One limitation of X-ray crystallography and NMR is that the structures they produce don’t always reflect what proteins look like in the cell. Swedish biotech startup Sidec Technologies promises to solve this problem — and contribute to drug discovery — by applying electron microscopy to imaging of proteins in three dimensions. Last week, the Stockholm-based company received a boost for its efforts, announcing additional funding of 10 million krona ($1.3 million) from Industrifonden, the Swedish Industrial Development Fund.
Sidec uses electron tomography, where a three-dimensional image is reconstructed from a series of two-dimensional ones. In a nutshell, scientists collect images from frozen tissues, cells, or proteins in solution at different angles by electron microscopy, using low doses of electrons, and reconstruct three-dimensional shapes of individual proteins or protein complexes at down to two nanometer resolution using a patented algorithm. “Our sample is like a frozen aquarium,” said Gösta Sjöholm, the company’s CEO. “You can analyze and study each individual fish in that aquarium.”
Part of the new funding from Industrifonden — which also took a 14 percent ownership in the company — will go towards hiring more scientists to develop applications, such as epitope mapping of antibodies, and to increase capacity for collaborations. The funding adds to almost $3 million the company raised in the past. The Karolinska Investment Fund is the main investor.
Sidec, founded in the spring of 2000, is a spin-off from the Karolinska Institute in Stockholm, where Ulf Skoglund, a professor in the department of cell and molecular biology, developed a patented algorithm called Comet, short for Constrained Maximum Entropy Tomography. According to Sjöholm, two aspects of this iterative algorithm allow for the reconstruction of high-resolution images: It improves the fit of the experimental data with the model with every iteration, and it removes experimental noise “so we end up with a noise-free image in the end.”
The main advantage of the technology is that it is able to look at individual proteins in solution, or even in the context of a cell or tissue. For example, individual membrane receptors — including their transmembrane and intracellular region — can be studied in a tissue, where they are identified by gold-labeled antibodies. However, the technique does not reach atomic resolution, and individual molecules cannot be smaller than 10 kDa.
Sjöholm sees two initial applications for the technology in drug discovery: It may help users evaluate cell-based assays for studying membrane receptors by enabling comparisons of their stoichiometry and conformation in tissue to that in the assay. “If the conformation or stoichiometry is different, you will probably get another function from the potential drug than you expect,” Sjöholm said. “If you develop drugs on a faulty model, you will get faulty drug actions.” Secondly, the technology may assist during lead optimization, for example to clarify how a hormone binds to its receptor, or how a drug disrupts protein-protein interactions.
Sidec has used the technology to visualize the interaction between human growth hormone and its receptor.
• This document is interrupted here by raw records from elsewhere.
<file path="config.mk">
export PLATFORM = sky130hd
export DESIGN_NAME = piso_serializer
export DESIGN_NICKNAME = d
export VERILOG_FILES = /design/src/rtl/serial_link_pkg.sv /design/src/rtl/piso_serializer.sv
export SDC_FILE = /design/constraint.sdc
export NUM_CORES = 1
export LEC_CHECK = 0
export ABC_AREA = 0
export CORE_ASPECT_RATIO = 1.2
export CORE_MARGIN = 2
export CORE_UTILIZATION = 30
export CTS_CLUSTER_SIZE = 24
export DETAILED_ROUTE_END_ITERATION = 10
export GPL_TIMING_DRIVEN = 0
export PLACE_DENSITY = 0.57
export SYNTH_ARGS = -nofsm -noshare
export SYNTH_HDL_FRONTEND = slang
export SYNTH_SLANG_ARGS = --single-unit
</file>
<file path="constraint.sdc">
create_clock -name clk -period 5.05 [get_ports clk]
set_input_delay 1.01 -clock clk [delete_from_list [all_inputs] [get_ports clk]]
set_output_delay 1.01 -clock clk [all_outputs]
set_load 0.05 [all_outputs]
</file>
$ cat src/rtl/pipelined_shifter.sv
// Pipelined multi-mode barrel shifter: SLL, SRL, SRA, ROR.
// One register rank per shift-amount bit; stage k shifts by 2^k when that bit is set.
// Valid/ready on both sides; the whole pipeline freezes while the output is stalled.
// Optional feature macro: SHIFTER_CARRY_EN adds out_carry (last bit shifted out).
module pipelined_shifter #(
  parameter int WIDTH = 32,
  parameter int TAG_W = 4,
  localparam int SHAMT_W = $clog2(WIDTH)
) (
  input  logic               clk,
  input  logic               reset,
  input  logic               in_valid,
  output logic               in_ready,
  input  logic [WIDTH-1:0]   in_a,
  input  logic [SHAMT_W-1:0] in_shamt,
  input  logic [1:0]         in_op,
  input  logic [TAG_W-1:0]   in_tag,
  output logic               out_valid,
  input  logic               out_ready,
  output logic [WIDTH-1:0]   out_result,
  output logic [TAG_W-1:0]   out_tag
`ifdef SHIFTER_CARRY_EN
  ,
  output logic               out_carry
`endif
);

  localparam int LAST = SHAMT_W - 1;

  typedef enum logic [1:0] {
    OP_SLL = 2'b00,
    OP_SRL = 2'b01,
    OP_SRA = 2'b10,
    OP_ROR = 2'b11
  } op_e;

  logic stall;

  for (genvar k = 0; k < SHAMT_W; k++) begin : g_stage
    localparam int S = 1 << k;

    logic                 valid_d;
    logic                 valid_q;
    logic [WIDTH-1:0]     data_d;
    logic [WIDTH-1:0]     data_q;
    logic [WIDTH-1:0]     shifted;
    op_e                  op_d;
    logic                 sign_d;
    logic [SHAMT_W-1:k]   shamt_d;
    logic [TAG_W-1:0]     tag_d;
    logic [TAG_W-1:0]     tag_q;
`ifdef SHIFTER_CARRY_EN
    logic                 carry_d;
    logic                 carry_q;
    logic                 carry_nx;
`endif

    if (k == 0) begin : g_src
      assign valid_d = in_valid;
      assign data_d  = in_a;
      assign op_d    = op_e'(in_op);
      assign sign_d  = in_a[WIDTH-1];
      assign shamt_d = in_shamt;
      assign tag_d   = in_tag;
`ifdef SHIFTER_CARRY_EN
      assign carry_d = 1'b0;
`endif
    end else begin : g_src
      assign valid_d = g_stage[k-1].valid_q;
      assign data_d  = g_stage[k-1].data_q;
      assign op_d    = g_stage[k-1].g_ctl.op_q;
      assign sign_d  = g_stage[k-1].g_ctl.sign_q;
      assign shamt_d = g_stage[k-1].g_ctl.rem_q;
      assign tag_d   = g_stage[k-1].tag_q;
`ifdef SHIFTER_CARRY_EN
      assign carry_d = g_stage[k-1].carry_q;
`endif
    end

    // Conditional shift by 2^k with per-op fill; the carry is tracked incrementally,
    // since the last bit out of this stage maps back to the original operand bit.
    always_comb begin
      shifted = data_d;
`ifdef SHIFTER_CARRY_EN
      carry_nx = carry_d;
`endif
      if (shamt_d[k]) begin
        case (op_d)
          OP_SLL:  shifted = {data_d[WIDTH-1-S:0], {S{1'b0}}};
          OP_SRL:  shifted = {{S{1'b0}}, data_d[WIDTH-1:S]};
          OP_SRA:  shifted = {{S{sign_d}}, data_d[WIDTH-1:S]};
          OP_ROR:  shifted = {data_d[S-1:0], data_d[WIDTH-1:S]};
          default: shifted = data_d;
        endcase
`ifdef SHIFTER_CARRY_EN
        carry_nx = (op_d == OP_SLL) ? data_d[WIDTH-S] : data_d[S-1];
`endif
      end
    end

    // Valid, data and tag rank: cleared by reset, frozen during a stall.
    always_ff @(posedge clk) begin
      if (reset) begin
        valid_q <= 1'b0;
        data_q  <= '0;
        tag_q   <= '0;
`ifdef SHIFTER_CARRY_EN
        carry_q <= 1'b0;
`endif
      end else if (!stall) begin
        valid_q <= valid_d;
        if (valid_d) begin
          data_q  <= shifted;
          tag_q   <= tag_d;
`ifdef SHIFTER_CARRY_EN
          carry_q <= carry_nx;
`endif
        end
      end
    end

    // The output rank has no further stages, so op/sign/remaining shamt stop before it.
    if (k < LAST) begin : g_ctl
      op_e                  op_q;
      logic                 sign_q;
      logic [SHAMT_W-1:k+1] rem_q;

      // Control rank: only meaningful alongside valid_q, so no reset is needed.
      always_ff @(posedge clk) begin
        if (!stall && valid_d) begin
          op_q   <= op_d;
          sign_q <= sign_d;
          rem_q  <= shamt_d[SHAMT_W-1:k+1];
        end
      end
    end
  end

  assign out_valid  = g_stage[LAST].valid_q;
  assign out_result = g_stage[LAST].data_q;
  assign out_tag    = g_stage[LAST].tag_q;
`ifdef SHIFTER_CARRY_EN
  assign out_carry  = g_stage[LAST].carry_q;
`endif

  assign stall    = out_valid && !out_ready;
  assign in_ready = !stall;

endmodule

$ cat config.mk
export PLATFORM = sky130hd
export DESIGN_NAME = pipelined_shifter
export DESIGN_NICKNAME = d
export VERILOG_FILES = /design/src/rtl/pipelined_shifter.sv
export SDC_FILE = /design/constraint.sdc
export NUM_CORES = 1
export LEC_CHECK = 0
export BUFFER_PORTS_ARGS = -buffer_cell sky130_fd_sc_hd__buf_4
export CORE_MARGIN = 4
export CORE_UTILIZATION = 30
export CTS_CLUSTER_DIAMETER = 50
export DETAILED_ROUTE_END_ITERATION = 12
export GPL_ROUTABILITY_DRIVEN = 0
export PLACE_DENSITY = 0.57
export RECOVER_POWER = 50
export SLEW_MARGIN = 20
export SYNTH_ARGS = -nofsm -noshare
export SYNTH_HDL_FRONTEND = slang
export SYNTH_SLANG_ARGS = --single-unit
$ cat constraint.sdc
create_clock -name clk -period 2 [get_ports clk]
set_input_delay 0.4 -clock clk [delete_from_list [all_inputs] [get_ports clk]]
set_output_delay 0.4 -clock clk [all_outputs]
set_load 0.05 [all_outputs]
==> reports/summary.txt <==
Layout area overhead = 16.1%
routed via count = 9440
Starting Density = 30.7%
drt drc = 0
placed inst area = 11700 um^2
CTS tree = yes
DRT Pass-1 Iters = 5
syn_nets = 1268
die height = 197 um
Placed Cells = 1653
synthesized area per cell = 8.75 um^2
max_slew headroom = 33.8%
actual slew at the worst max-slew pin = 0.990 ns
post-synthesis cell count = 1221
Final Hold Fails = 0
register bit total from synthesis = 207
Worst-path clk slew = 0.06 ns
Hold Crit Class = in -> reg
ant diodes = 0
Root Buffer Master = clkbuf_16
I/O Buffers = 84
Clock Skew = 0.0148 ns
post-synth cell types = 43
Total Die Area = 38700 um^2
fraction of layout cells with a size suffix above 1 = 16.7%
Layout fillers = 3536
RSZ-0062 raised after global routing = no
final antenna-violating net count = 0
worst r2r path cells = 4
Pwr Density = 827 nW/um^2
Finished Cell Area = 12400 um^2
register area share after synthesis = 40.8%
vias in the first global route = 8697
Yosys warning count = 0
final hold slack = 0.0710 ns
commonest cells after routing, fill and taps aside = dfxtp_1 (185), o21ai_0 (118), nor2_1 (99)
post-cts resize count = 0
crit-path max FO = 5
CP endpoint kind = output port
Clock Path Buffers = 3
CP Launch Type = flop
Synth Flop Type = dfxtp_1
initial antenna violation count = 0
leakage = 4.10 nW
max_cap viols = 0
fin util = 35.6%
FP Rows = 68
I/O pin count = 85
die width = 197 um
most common cell after layout, fill and taps aside = dfxtp_1
post-synthesis cell area = 10700 um^2
core area = 34800 um^2
CTS Hold Bufs = 0
Critical Path RT = 1.60 ns
asr flop ratio synth = 0%
number of synthesized flops with an enable pin = 22
post-route insts no fill = 1703
status = finished, final reports clean
clock insertion delay at the later pin of the skew report = 0.53 ns
Final Max Tran Viols = 0
Tmin final = 1.82 ns
GRT Residual Overflow = 0
crit path kind = reg -> out
pin count of the biggest net entering global routing = 80
Routed Wire Length = 29200 um
part of the cycle the worst path needs = 90.8%
first-pass GRT wire length = 47900 um
H-tree levels = 1
Max Clk Rate = 551 MHz
HPWL Detailed = 19700 um
nets = 1274
initial DRC count = 856
crit path DAT = 1.42 ns
setup TNS = 0 ns
DR WL/cell = 17.1 um
post-DR vias/cell = 5.54
postcts setup bufs = 0
CTS Buf Count = 27
Tot GR Track Use = 14.6%
CTS Sinks = 207
Worst IR Drop VDD = 0.000600 V
Setup Viol. Count Final = 0
hold depth = 1
[final timing paths]
| check | from | slack [ns] | to |
|---|---|---|---|
| hold / removal | in_shamt[1] | 0.07 | g_stage[0].g_ctl.rem_q[1] |
| setup / recovery | out_valid | 0.18 | in_ready |
| setup reg to reg | out_valid | 0.28 | g_stage[3].g_ctl.op_q[0] |
| hold reg to reg | g_stage[1].g_ctl.rem_q[4] | 0.43 | g_stage[2].g_ctl.rem_q[4] |
[stage by stage]
step,setup WS (ns),total power [mW]
after floorplan,0.117,5.25
final,0.184,10.3
after detailed placement,0.172,5.59
after CTS,0.185,10.4
after global routing,0.0753,10.7
after global placement,0.161,5.57
[state kept, by name (all words and copies together), names as in the netlist]
register              count
out_valid                 1
g_stage.g_ctl.op_q        8
g_stage.valid_q           4
out_result               32
g_stage.g_ctl.rem_q      10
out_tag                   4
g_stage.tag_q            16
g_stage.data_q          128
g_stage.g_ctl.sign_q      4
[routing by layer]
metal	vias to the layer above	part of all wire [%]	GRT usage (%)	routed length (um)
li1	4699	-	-	-
met1	4431	49	21.8	14200
met2	262	44	21.8	12700
met3	48	5.1	2.10	1480
met4	0	2.8	4.34	825
met5	-	0	0	0
[worst max-delay path, cell delays in order (launching register included)]
cell and delay, ns:
dfxtp_1 0.32, nor2b_4 0.23, inv_1 0.13, buf_4 0.21
[cell usage after synthesis (all sizes together), types with 15 or more instances]
cell,count,share of area (%)
a211oi,46,3.2
a21oi,58,2.9
a22o,82,6.7
a22oi,16,1.1
a31oi,96,5.6
buf,58,3.3
clkbuf,89,3.1
dfxtp,185,35
edfxtp,22,6.2
inv,61,2.1
nand3,34,1.6
nor2,100,3.5
nor2b,15,0.90
o2111ai,33,2.7
o211a,16,1.5
o211ai,15,1.1
o21ai,118,5.5
o32ai,33,2.7
or3b,82,6.7
[cell families after synthesis]
logic type / Yosys count / synth area share, %
flops: 207 / 40.8
xor+xnor: 1 / 0.0820
mux: 15 / 1.42
compound gates: 531 / 34.7
buf+inv: 208 / 8.54
simple gates: 259 / 14.4
[area by class of cell]
type                    count  area (um^2)  area share [%]
repair buffers            124          916            7.38
well taps                 455          569            4.59
clock inverters            15          160            1.29
multi-input cells         806         5420            43.7
clock buffers              35          746            6.01
flip-flops and latches    207         4360            35.2
inverters                  61          229            1.85
[power breakdown]
part	leakage, nW	internal (mW)	switching (mW)	total [mW]
logic	1.94	0.405	0.584	0.989
clock network	0.450	2.92	1.85	4.77
registers	1.71	4.35	0.152	4.50
(Power assumes the default switching activity.)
Its researchers have also studied glycosylation sites on a protein, using lectin — a sugar-binding protein — as a marker.
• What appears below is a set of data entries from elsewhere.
### config.mk
export PLATFORM = sky130hd
export DESIGN_NAME = fir_stream_driver
export DESIGN_NICKNAME = d
export VERILOG_FILES = /design/src/rtl/fir_stream_driver.sv
export SDC_FILE = /design/constraint.sdc
export NUM_CORES = 1
export LEC_CHECK = 0
export ABC_AREA = 1
export BUFFER_PORTS_ARGS = -buffer_cell sky130_fd_sc_hd__buf_2
export CAP_MARGIN = 20
export CORE_MARGIN = 2
export CORE_UTILIZATION = 60
export DETAILED_ROUTE_END_ITERATION = 8
export GPL_TIMING_DRIVEN = 1
export HOLD_SLACK_MARGIN = 0.02
export PLACE_DENSITY = 0.84
export SLEW_MARGIN = 20
export SYNTH_ARGS = -nofsm -noshare
export SYNTH_HDL_FRONTEND = slang
export SYNTH_SLANG_ARGS = --single-unit
### constraint.sdc
create_clock -name CLK -period 2.7 [get_ports CLK]
set_clock_uncertainty 0.05 [all_clocks]
set_input_delay 0.405 -clock CLK [delete_from_list [all_inputs] [get_ports CLK]]
set_output_delay 0.405 -clock CLK [all_outputs]
set_load 0.01 [all_outputs]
The company, which has about 10 employees, is housed in the Karolinska Science Park and is equipped with one rented electron microscope, as well as computers and visualization tools. It is offering contract protein characterization services to biotechnology and pharmaceutical companies and has established almost 10 collaborations so far, with Biovitrum, Bioinvent, Amersham Biosciences, Procognia, the Cleveland Clinic Foundation, and several undisclosed pharmaceutical companies, according to Sjöholm. By the end of the year, Sidec is “hoping to get closer to break-even,” a goal it wants to achieve next year.